If only it was that simple.

First he has to stand in line, three actually, each crowded with thirty plus students there for the same thing. It's hot outside and I can feel sweat running down my spine, there's no air conditioning and outside it's close to 30 degrees. The multitude of bodies standing side by side, in front or behind each other is only intensifying the heat. The queue continues, pretty boys try to push in, thinking they are too good to stand in line, but no one dares to tell them to head back in line, it reminds me of the tuck shop line (school canteen) back in secondary school with students waiting and pushing in for their pies and sausage rolls.

We progress to the window forty minutes later only to be informed that there's even more paperwork to complete, documents to sign and stamp. Red tape. There's plenty of it here. Everything works against the citizen, student, patient, parent, employer, pupil, teacher. No one has discovered that if you help someone out and make their life easier, you are in fact also helping yourself.

I like to think that things will change. That future students and citizens are going to have it easier. More sweat trickles down my thigh as I stand in the queue for the cashiers desk while my partner rushes to the library to sign off that there's no overdue books (if there he might not get his diploma), and to sign off his practicals, even though they have little relation to his degree.

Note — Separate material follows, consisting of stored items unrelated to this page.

[src/rtl/mux_share_arbiter.sv]
// rtl/mux_share_arbiter.sv - two-requester arbiter sharing one external 2:1 mux, with result capture and grant counters
module mux_share_arbiter #(
   parameter int CNT_W = 8
) (
   input  logic             clk,
   input  logic             rst_n,
   input  logic             req_a,
   input  logic             data_a,
   input  logic             req_b,
   input  logic             data_b,
   output logic             gnt_a,
   output logic             gnt_b,
   output logic             mux_a,
   output logic             mux_b,
   output logic             sel,
   input  logic             mux_z,
   output logic             out_valid,
   output logic             out_data,
   output logic             out_src,
   input  logic             out_ready,
   input  logic             clr_cnt,
   output logic [CNT_W-1:0] cnt_a,
   output logic [CNT_W-1:0] cnt_b
);

   typedef enum logic [1:0] {IDLE, SERVE, HOLD} state_t;

   localparam logic [CNT_W-1:0] CNT_MAX = '1;

   state_t state;
   logic   pri;
   logic   owner;
   logic   any_req;
   logic   win;

   assign mux_a   = data_a;
   assign mux_b   = data_b;
   assign sel     = owner;
   assign any_req = req_a | req_b;
   // A lone requester always wins; the pointer only breaks ties.
   assign win     = (req_a & req_b) ? pri : req_b;

   always_ff @(posedge clk or negedge rst_n) begin
      if (!rst_n) begin
         state     <= IDLE;
         pri       <= 1'b0;
         owner     <= 1'b0;
         gnt_a     <= 1'b0;
         gnt_b     <= 1'b0;
         out_valid <= 1'b0;
         out_data  <= 1'b0;
         out_src   <= 1'b0;
         cnt_a     <= '0;
         cnt_b     <= '0;
      end else begin
         case (state)
            IDLE: begin
               if (any_req) begin
                  state <= SERVE;
                  owner <= win;
                  pri   <= ~win;
                  gnt_a <= ~win;
                  gnt_b <= win;
               end
            end
            SERVE: begin
               gnt_a     <= 1'b0;
               gnt_b     <= 1'b0;
               out_data  <= mux_z;
               out_src   <= owner;
               out_valid <= 1'b1;
               state     <= HOLD;
            end
            HOLD: begin
               if (out_ready) begin
                  out_valid <= 1'b0;
                  if (any_req) begin
                     state <= SERVE;
                     owner <= win;
                     pri   <= ~win;
                     gnt_a <= ~win;
                     gnt_b <= win;
                  end else begin
                     state <= IDLE;
                  end
               end
            end
            default: state <= IDLE;
         endcase

         // Clear takes precedence over a coincident increment.
         if (clr_cnt) begin
            cnt_a <= '0;
            cnt_b <= '0;
         end else if (state == SERVE) begin
            if (!owner && cnt_a != CNT_MAX) cnt_a <= cnt_a + CNT_W'(1);
            if (owner && cnt_b != CNT_MAX)  cnt_b <= cnt_b + CNT_W'(1);
         end
      end
   end

endmodule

I've come across this before, where psych graduates are working in accounting and handyman as bakers. I suppose everyone here goes for whatever they can get.

Two hours later we're back at home, sending emails to satisfy the schools requirements in relation to even more documents. He will have to go back and go through it all again. Stand in the lines, chase up his grades, paperwork and anything else that he needs in order to fulfil expectations, requirements, and graduate.

Two days later it's all submitted. I breath easier. I swear I've been stressing and worrying more than he has. I'm proud of him. After months of hard work it's all done, and now we can both relax.

I've been thinking about going to do a Masters degree in Warsaw as they offer courses in English, my Polish is advanced but not advanced enough to complete two years of university and pass. This experience, however, is making me rethink the issue. Unless I can find a university that is computer orientated, has organisational skills and is with the times, I will bypass the idea and wait till I return to Australia.